Carmen, avergonzada de haberlo juzgado tanto, balbuceó un agradecimiento.
Más tarde, tocaron a su puerta. Era la anciana del pelo morado, acompañada de la niña.
—Solo quería asegurarme de que estaba bien. Perdone que traiga a Lucía, pero su hermana Andrea está trabajando. ¡Y qué bien que por fin hablamos! Todos nos conocemos, menos usted.
—Pase, le prepararé un té —respondió Carmen, inesperadamente abierta.
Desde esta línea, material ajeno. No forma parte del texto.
File: src/rtl/corrosion_grid_pkg.sv
// corrosion_grid_pkg: shared geometry defaults and emitter state encodings for corrosion_grid.
package corrosion_grid_pkg;
    localparam int CORROSION_DX        = 40;
    localparam int CORROSION_DY        = 30;
    localparam int CORROSION_SIZE_LOG2 = 3;
    localparam int CORROSION_GAP       = 8;
    typedef enum logic [2:0] {
        S_IDLE = 3'b001,
        S_EMIT = 3'b010,
        S_WAIT = 3'b100
    } state_t;
endpackage

File: src/rtl/corrosion_row_fifo.sv
// corrosion_row_fifo: 2-deep ping-pong buffer of cell rows; a write into a full buffer is dropped
// unless the reader releases an entry in the same cycle.
module corrosion_row_fifo #(
    parameter int DX = 40
) (
    input  logic          clk,
    input  logic          rst_n,
    input  logic          clr,
    input  logic          wr,
    input  logic [DX-1:0] wdata,
    input  logic          rd,
    output logic [DX-1:0] rdata,
    output logic          full,
    output logic          empty,
    output logic          drop
);
    logic [DX-1:0] mem [2];
    logic          wp, rp, wr_ok, rd_ok;
    logic [1:0]    cnt;
    assign full  = cnt == 2'd2;
    assign empty = cnt == 2'd0;
    assign drop  = wr && full && !rd;
    assign wr_ok = wr && !drop;
    assign rd_ok = rd && !empty;
    assign rdata = mem[rp];
    always_ff @(posedge clk) begin
        if (!rst_n || clr) begin
            wp     <= 1'b0;
            rp     <= 1'b0;
            cnt    <= 2'd0;
            mem[0] <= '0;
            mem[1] <= '0;
        end else begin
            if (wr_ok) begin
                mem[wp] <= wdata;
                wp      <= ~wp;
            end
            if (rd_ok) rp <= ~rp;
            cnt <= cnt + 2'(wr_ok) - 2'(rd_ok);
        end
    end
endmodule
Mientras tomaban el té, la vecina le contó su vida: cuidó a su madre enferma desde los catorce hasta los treinta, sin estudios ni amoríos. “Por eso ahora me divierto un poco —dijo señalando su pelo—. Andrea me ayuda”.
—¿Andrea? —preguntó Carmen.
—Sí, la madre de Lucía. En realidad es su hermana. Sus padres murieron en un accidente, y ella la adoptó. Dejó la universidad y trabaja sin descanso. Jorge a veces le ayuda con dinero…
Al quedarse sola, Carmen reflexionó. Tal vez podía ayudar a Andrea cuidando a Lucía alguna vez. Y quizá sí era hora de teñirse el pelo de rojo, como siempre había querido. Mañana preguntaría a su vecina por una peluquería. Y, por supuesto, invitaría a Jorge a comer unas magdalenas caseras. Al fin y al cabo, las apariencias engañan.